What you should do —
Whenever a line of the material contains the string "Looking", it should be copied.

Provided data —
***

Setup of maple:
==> flow/design.v <==
module pokey_advanced (
    input clk,               
    input enable_179mhz,     
    input reset_n,           
    input [3:0] addr,        
    input [7:0] din,         
    input we,                
    output reg audio_pwm     
);
    reg [7:0] audf [0:3];  
    reg [7:0] audc [0:3];  
    reg [7:0] audctl;      
    reg [3:0]  poly4;
    reg [4:0]  poly5;
    reg [16:0] poly17; 
    reg [15:0] counter [0:3]; 
    reg [3:0]  chan_out;    
    reg [4:0] count_64k;    
    reg [6:0] count_15k;    
    reg tick_64khz;
    reg tick_15khz;
    always @(posedge clk) begin
        tick_64khz <= 0;
        tick_15khz <= 0;
        if (!reset_n) begin
            count_64k <= 0;
            count_15k <= 0;
        end else if (enable_179mhz) begin
            if (count_64k == 27) begin  
                count_64k <= 0;
                tick_64khz <= 1;
            end else begin
                count_64k <= count_64k + 1;
            end
            if (count_15k == 113) begin  
                count_15k <= 0;
                tick_15khz <= 1;
            end else begin
                count_15k <= count_15k + 1;
            end
        end
    end
    always @(posedge clk) begin
        if (!reset_n) begin
            audctl <= 0;
            audc[0]<=0; audc[1]<=0; audc[2]<=0; audc[3]<=0;
            audf[0]<=0; audf[1]<=0; audf[2]<=0; audf[3]<=0;
        end else if (we) begin
            case (addr)
                0: audf[0] <= din;
                1: audc[0] <= din;
                2: audf[1] <= din;
                3: audc[1] <= din;
                4: audf[2] <= din;
                5: audc[2] <= din;
                6: audf[3] <= din;
                7: audc[3] <= din;
                8: audctl <= din;
            endcase
        end
    end
    wire p4_next = !(poly4[3] ^ poly4[2]);
    wire p5_next = !(poly5[4] ^ poly5[2]);
    wire p17_next = !(poly17[16] ^ poly17[4]);
    always @(posedge clk) begin
        if (!reset_n) begin
            poly4 <= 4'b1011;
            poly5 <= 5'b10101;
            poly17 <= 17'b10101010101010101;
        end else if (enable_179mhz) begin
            poly4 <= {poly4[2:0], p4_next};
            poly5 <= {poly5[3:0], p5_next};
            poly17 <= {poly17[15:0], p17_next};
        end
    end
    wire link_12 = audctl[4];
    wire link_34 = audctl[3];
    wire use_15khz = audctl[0];  
    integer i;
    reg channel_tick;  
    always @(posedge clk) begin
        if (!reset_n) begin
            counter[0] <= 0; counter[1] <= 0; counter[2] <= 0; counter[3] <= 0;
            chan_out <= 0;
        end else
        for (i=0; i<4; i=i+1) begin
            channel_tick = (use_15khz) ? tick_15khz : tick_64khz;
            if (i == 0 && audctl[6]) channel_tick = enable_179mhz;
            if (i == 2 && audctl[5]) channel_tick = enable_179mhz;
            if (channel_tick) begin
                if (!((i==1 && link_12) || (i==3 && link_34))) begin
                    if (counter[i] == 0) begin
                        if (i==0 && link_12) 
                            counter[i] <= {audf[1], audf[0]}; 
                        else if (i==2 && link_34) 
                            counter[i] <= {audf[3], audf[2]}; 
                        else 
                            counter[i] <= audf[i];
                        case (audc[i][7:5])
                            3'b000: chan_out[i] <= poly17[16] && poly5[4];  
                            3'b001: chan_out[i] <= poly5[4];                
                            3'b010: chan_out[i] <= poly17[16] && poly5[4]; 
                            3'b011: chan_out[i] <= poly5[4];               
                            3'b100: chan_out[i] <= poly17[16];              
                            3'b101: chan_out[i] <= ~chan_out[i];            
                            3'b110: chan_out[i] <= poly17[16];             
                            3'b111: chan_out[i] <= ~chan_out[i];            
                        endcase
                    end else begin
                        counter[i] <= counter[i] - 1;
                    end
                end
            end
        end
    end
    reg [5:0] mixed_audio; 
    integer k;
    always @(*) begin
        mixed_audio = 0;
        for (k=0; k<4; k=k+1) begin
            if (chan_out[k]) begin
                mixed_audio = mixed_audio + audc[k][3:0];
            end
        end
    end
    reg [5:0] pwm_counter;
    always @(posedge clk) begin
        if (!reset_n) begin
            pwm_counter <= 0;
            audio_pwm <= 0;
        end else begin
            pwm_counter <= pwm_counter + 1;
            audio_pwm <= (pwm_counter < mixed_audio);
        end
    end
endmodule
==> flow/config.mk <==
export PLATFORM = sky130hd
export DESIGN_NAME = pokey_advanced
export DESIGN_NICKNAME = pokey_advanced
export VERILOG_FILES = /design/flow/design.v
export SDC_FILE = /design/flow/constraint.sdc
export NUM_CORES = 4
export LEC_CHECK = 0
export CAP_MARGIN = 5
export CELL_PAD_IN_SITES_GLOBAL_PLACEMENT = 3
export CORE_ASPECT_RATIO = 1.08
export CORE_MARGIN = 5
export CORE_UTILIZATION = 40
export HOLD_SLACK_MARGIN = 0.29
export PLACE_DENSITY_LB_ADDON = 0.17
export SETUP_SLACK_MARGIN = -0.2
export SLEW_MARGIN = 25
==> flow/constraint.sdc <==
create_clock -name core_clock -period 3.76 [get_ports {clk}]
set_input_delay 0.7520 -clock core_clock [delete_from_list [all_inputs] [get_ports {clk}]]
set_output_delay 0.7520 -clock core_clock [all_outputs]
set_load 0.01 [all_outputs]
run.sh (not shown) runs the stock make flow with config.mk's settings and CLKGATE_MAP_FILE=.
From the logs: maple reached the end of the flow and failed the layout checks with negative setup slack.
diff inputs: maple => quartz
- SETUP_SLACK_MARGIN removed (was -0.2)
- CORE_ASPECT_RATIO changed from 1.08 to 0.5
- PLACE_DENSITY_LB_ADDON removed (was 0.17)
- SLEW_MARGIN changed from 25 to 20
- CAP_MARGIN changed from 5 to 20
- CELL_PAD_IN_SITES_GLOBAL_PLACEMENT removed (was 3)
- PLACE_DENSITY newly set to 0.91
- HOLD_SLACK_MARGIN removed (was 0.29)
- CORE_MARGIN changed from 5 to 2
- the clock period (ns, I/O delays scaled along) changed from 3.76 to 6.0
Results
Sum of negative setup slack sits higher in quartz than in maple. As far as flip-flop and latch count goes, quartz and maple are indistinguishable; the numbers are identical. Against maple, quartz comes in 3.7 points lower on growth of design area from synthesis to finish. Die area: quartz < maple. Slew at the pin closest to its max-slew limit ended up 220 ps higher on quartz than on maple. Compared quartz against maple; sequential cell area within noise. quartz: fraction of the core area covered by cells at the end of the flow lower than maple. quartz: no failed stages, no open violations at the end. quartz vs maple: tap cell instance count down by a few percent. maple and quartz ended up with nearly the same total routing usage reported by global routing.
The following lists how raven was set up differently from quartz:
- an added PLACE_DENSITY_LB_ADDON of 0.17
- a change of CORE_MARGIN from 2 to 4
- a deleted PLACE_DENSITY that had been 0.91
- a change of SLEW_MARGIN from 20 to 25
- an added HOLD_SLACK_MARGIN of 0.25
- a deleted CORE_ASPECT_RATIO that had been 0.5
[summary]
- Diff raven and quartz: routability congestion estimate higher in quartz
- raven vs. quartz: chip height went up, total power after layout shows an increase of about 0.37%, global routing usage on met1 increased by 2.3 points relative to the old numbers, length of routed met3 wiring went down 550 um.
Input changes introduced in ember (baseline for comparison: raven):
- HOLD_SLACK_MARGIN no longer set, was 0.25
- CORE_MARGIN now 2, was 4
- PLACE_DENSITY_LB_ADDON no longer set, was 0.17
- SLEW_MARGIN now 20, was 25
- CORE_UTILIZATION now 72, was 40
- the clock period (ns, I/O delays scaled along) now 5.2, was 6.0
==> results <==
ember: no failed stages, no open violations at the end. Compared with raven, in ember via total after detailed routing +459, wire length reported by the detailed router +about 0.9%, sequential share of layout area +0.28 points, arrival time reported for the critical path endpoint -90 ps, first-pass iteration count of the detailed router +1. Looking at power consumption across ember and raven, the one that comes out higher is ember. ember reports a higher utilization after layout than raven does. Looking at highest-power group, the the clock network result is from ember; the registers one comes from raven. Initial standard-cell utilization of the core: ember > raven.

========
## run a
// pokey_advanced: RTL as listed in full above, without the edits since
clock: 2.89 ns
lec_check: 0
abc_area: 1
cap_margin: 20
core_margin: 2
core_utilization: 72
cts_cluster_size: 10
hold_slack_margin: 0.28
place_density_lb_addon: 0.08
setup_slack_margin: 0.38
slew_margin: 20
Layout checks on run a: not met. Flow itself completed; violations: setup timing.
Edits applied to the flow inputs when going from run a to run b:
# run a
export LEC_CHECK = 0
export ABC_AREA = 1
export CAP_MARGIN = 20
export CORE_MARGIN = 2
export CORE_UTILIZATION = 72
export CTS_CLUSTER_SIZE = 10
export HOLD_SLACK_MARGIN = 0.28
export PLACE_DENSITY_LB_ADDON = 0.08
export SETUP_SLACK_MARGIN = 0.38
export SLEW_MARGIN = 20
create_clock -name core_clock -period 2.89 [get_ports {clk}]
# run b
export LEC_CHECK = 0
export ABC_AREA = 1
export CAP_MARGIN = 35
export CORE_ASPECT_RATIO = 1.27
export CORE_MARGIN = 2
export CORE_UTILIZATION = 72
export CTS_CLUSTER_DIAMETER = 113
export CTS_CLUSTER_SIZE = 24
export MAX_ROUTING_LAYER = met5
export MIN_ROUTING_LAYER = met1
export PLACE_DENSITY_LB_ADDON = 0.15
export SETUP_SLACK_MARGIN = -0.05
export SLEW_MARGIN = 20
create_clock -name core_clock -period 2.89 [get_ports {clk}]
[summary]
- Run b -> stages 100% | layout checks FAIL | setup timing
- Note that the count of plain and timing-repair buffers recorded for run b amounts to 1.19 times the value seen in run a.
- Run b and run a ended up with nearly the same die footprint.
- Relative to run a, transition time at the pin with the least slew margin has decreased by 0.025 ns in run b.
- Run b -> run a: clock tree buffer count of the final layout delta 0, exact match
- The wire length in run b sits about 0.47% below the value recorded for run a.

========
## indigo
// pokey_advanced: RTL as listed in full above, without the edits since
make LEC_CHECK=0 ABC_AREA=1 CAP_MARGIN=20 CORE_MARGIN=2 CORE_UTILIZATION=72 CTS_CLUSTER_DIAMETER=364 CTS_CLUSTER_SIZE=14 HOLD_SLACK_MARGIN=0.26 PLACE_DENSITY=0.4 SETUP_SLACK_MARGIN=-0.29 SLEW_MARGIN=20 finish   # period 2.89 ns
indigo had finished all stages when the layout checks came back failing, citing negative setup slack.
Inputs modified between indigo and fjord:
- SETUP_SLACK_MARGIN now -0.07, was -0.29
- PLACE_DENSITY_LB_ADDON now 0.19, previously not set
- PLACE_DENSITY no longer set, was 0.4
- HOLD_SLACK_MARGIN no longer set, was 0.26
Findings:
Completing all stages was not enough for fjord: its layout failed the final checks because of negative setup slack.
Between indigo and fjord, relative contribution of the clock network to total power decreased.
Summary of fjord over indigo: routed via count divided by cell count up 0.13; core occupancy in the finished layout down 0.28 points; number of nets in the finished design flat; net switching power up about 4.4%; length of routed wiring on met1 flat.
Tally of clock buffers in the finished layout sits lower in fjord than in indigo.
fjord vs indigo: portion of total power attributed to combinational logic up
Looking at power, fjord sits below indigo.
[fjord] aggregate negative setup slack fell 0.22 ns relative to indigo
Setup changes, fjord to pepper
- swapping 364 for 129 in CTS_CLUSTER_DIAMETER
- putting CORE_ASPECT_RATIO at 1.27 where nothing was set
- putting MIN_ROUTING_LAYER at met1 where nothing was set
- swapping -0.07 for 0.82 in SETUP_SLACK_MARGIN
- swapping 20 for 0 in CAP_MARGIN
- swapping 14 for 29 in CTS_CLUSTER_SIZE
- putting MAX_ROUTING_LAYER at met5 where nothing was set
- swapping 0.19 for 0.15 in PLACE_DENSITY_LB_ADDON
Notes after the runs:
- fjord completed end to end; final checks failed (negative setup slack).
- pepper ran in full, but the layout does not pass; the checks complain about negative setup slack.
- Routed wire length, fjord and pepper: higher on fjord
- NOTE final weighted congestion in routability-driven placement fjord->pepper increased slightly
- Higher post-detailed-placement half-perimeter wirelength among fjord and pepper: pepper
- Comparing non-clock buffer count for fjord and pepper, the smaller number came from pepper.
- Compared with fjord, pepper shows a clock buffer count that is 3 higher.
- Global-route usage over all layers: pepper lower than fjord
- Changes observed in pepper relative to fjord: filler-free cell count of the finished design closely matched the old numbers; logic share of the area increased by 0.53 points relative to the old numbers; power share of the combinational group increased by 0.6 points relative to the old numbers; chip area closely matched the old numbers.
Input-level comparison between harbor and pepper:
- HOLD_SLACK_MARGIN now 0.29, previously not set
- SETUP_SLACK_MARGIN now 0.86, was 0.82
- CAP_MARGIN now 35, was 0
- CTS_CLUSTER_SIZE now 14, was 29
Notes after the runs:
pepper → harbor: combinational power saw little to no change; total iterations of the first detailed-routing run shrank by 1; total stage count of the critical path -2; portion of the clock cycle consumed by the worst path in the final layout increased by 1.7 points relative to the old numbers; core utilization has remained practically unchanged. | harbor | all stages done | FAIL | negative setup slack |.
### harbor -> sierra
- removing HOLD_SLACK_MARGIN (formerly 0.29)
- removing MAX_ROUTING_LAYER (formerly met5)
- changing CAP_MARGIN from 35 to 20
- removing MIN_ROUTING_LAYER (formerly met1)
- removing SETUP_SLACK_MARGIN (formerly 0.86)
- changing PLACE_DENSITY_LB_ADDON from 0.15 to 0.19
- changing CTS_CLUSTER_DIAMETER from 129 to 386
- removing CORE_ASPECT_RATIO (formerly 1.27)
==> comparison <==
- Of sierra and harbor, not a single run came through the flow clean.
- Placed instance area of sierra is on par with harbor.
- sierra — switching share of power 0.61 points lower, harbor as reference
- sierra ended with more layout overhead on the synthesized area than harbor.
- Diff sierra..harbor | cell total after placement | unchanged
- sierra: via count of the first global-routing pass 192 above harbor
- Delta(overall power, sierra - harbor) > 0
Relative to sierra, the following input files were edited for cedar:
- SETUP_SLACK_MARGIN: unset -> 0.31
- HOLD_SLACK_MARGIN: unset -> 0.29
- CAP_MARGIN: 20 -> 40
### Flow results
Layout checks on cedar: not met. Flow itself completed; violations: negative setup slack. Total half-perimeter wirelength after legalization and detailed placement delta for cedar relative to sierra: about 0.56% higher. Global-route usage in cedar vs sierra: down 1.2 points. Compared with sierra, in cedar fraction of area in registers ~0 delta, worst setup slack picked up an extra 0.15 ns, final cell count did not really move, utilization went down 0.28 points. | share of power burned in combinational logic | cedar vs sierra | ≈ equal |. Changes observed in cedar relative to sierra: final instance area decreased by 0.33% relative to the old numbers, power decreased by 150 µW relative to the old numbers, data arrival time of the critical path decreased by 0.16 ns relative to the old numbers, register share of total power increased by 1.2 points relative to the old numbers.

========
RTL: the design.v shown in full above, as it stands there.
==> flow/config.mk <==
export PLATFORM = sky130hd
export DESIGN_NAME = pokey_advanced
export DESIGN_NICKNAME = pokey_advanced
export VERILOG_FILES = /design/flow/design.v
export SDC_FILE = /design/flow/constraint.sdc
export NUM_CORES = 4
export LEC_CHECK = 0
export CAP_MARGIN = 20
export CORE_MARGIN = 2
export CORE_UTILIZATION = 70
export CTS_CLUSTER_SIZE = 31
export HOLD_SLACK_MARGIN = 0.26
export SLEW_MARGIN = 20
==> flow/constraint.sdc <==
create_clock -name core_clock -period 4.12 [get_ports {clk}]
set_input_delay 0.8240 -clock core_clock [delete_from_list [all_inputs] [get_ports {clk}]]
set_output_delay 0.8240 -clock core_clock [all_outputs]
set_load 0.01 [all_outputs]
The baseline completed, yet does not pass: setup timing.
Next try:
- ABC_AREA: not set -> 1
- CORE_UTILIZATION: 70 -> 69
- CTS_CLUSTER_SIZE: 31 -> not set
- HOLD_SLACK_MARGIN: 0.26 -> not set
- PLACE_DENSITY: not set -> 0.39
- clock period: 4.12 -> 2.89 ns (I/O delays scaled with it)
=>
- The new run finished with setup timing left
- wire length grows by about 9%
- final cell count goes up by 37%
- via count goes up by about 20%
- sequential share of layout area fell by 2.8 points
- final area came out higher by about 8%
- setup slack loses 0.35 ns
- hold slack is worse by 0.036 ns
- non-clock buffer count came out higher by 12
- register-to-register slack degrades by 0.35 ns
- global-route usage decreases by 0.24 points
Next try:
- CAP_MARGIN: 20 -> 0
- CORE_ASPECT_RATIO: not set -> 1.27
- CORE_UTILIZATION: 69 -> 72
- CTS_CLUSTER_DIAMETER: not set -> 113
- CTS_CLUSTER_SIZE: not set -> 24
- MAX_ROUTING_LAYER: not set -> met5
- MIN_ROUTING_LAYER: not set -> met1
- PLACE_DENSITY: 0.39 -> not set
- PLACE_DENSITY_LB_ADDON: not set -> 0.15
- SETUP_SLACK_MARGIN: not set -> 0.82
The new run finished with setup timing left.
Final cell count went down slightly.
Setup slack improved by 0.013 ns.
Area after synthesis stays the same.
Next try:
- CAP_MARGIN: 0 -> 40
- HOLD_SLACK_MARGIN: not set -> 0.29
Effect: The changed run reached the layout checks and failed them: setup timing; worst setup slack does not change; non-clock buffer count does not change; count of clock-buffer cells in the layout stays the same; worst hold slack does not change.
Power and IR drop assume default switching activity.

***

Result of the exercise —
ember: no failed stages, no open violations at the end. Compared with raven, in ember via total after detailed routing +459, wire length reported by the detailed router +about 0.9%, sequential share of layout area +0.28 points, arrival time reported for the critical path endpoint -90 ps, first-pass iteration count of the detailed router +1. Looking at power consumption across ember and raven, the one that comes out higher is ember. ember reports a higher utilization after layout than raven does. Looking at highest-power group, the the clock network result is from ember; the registers one comes from raven. Initial standard-cell utilization of the core: ember > raven.
Looking at power, fjord sits below indigo.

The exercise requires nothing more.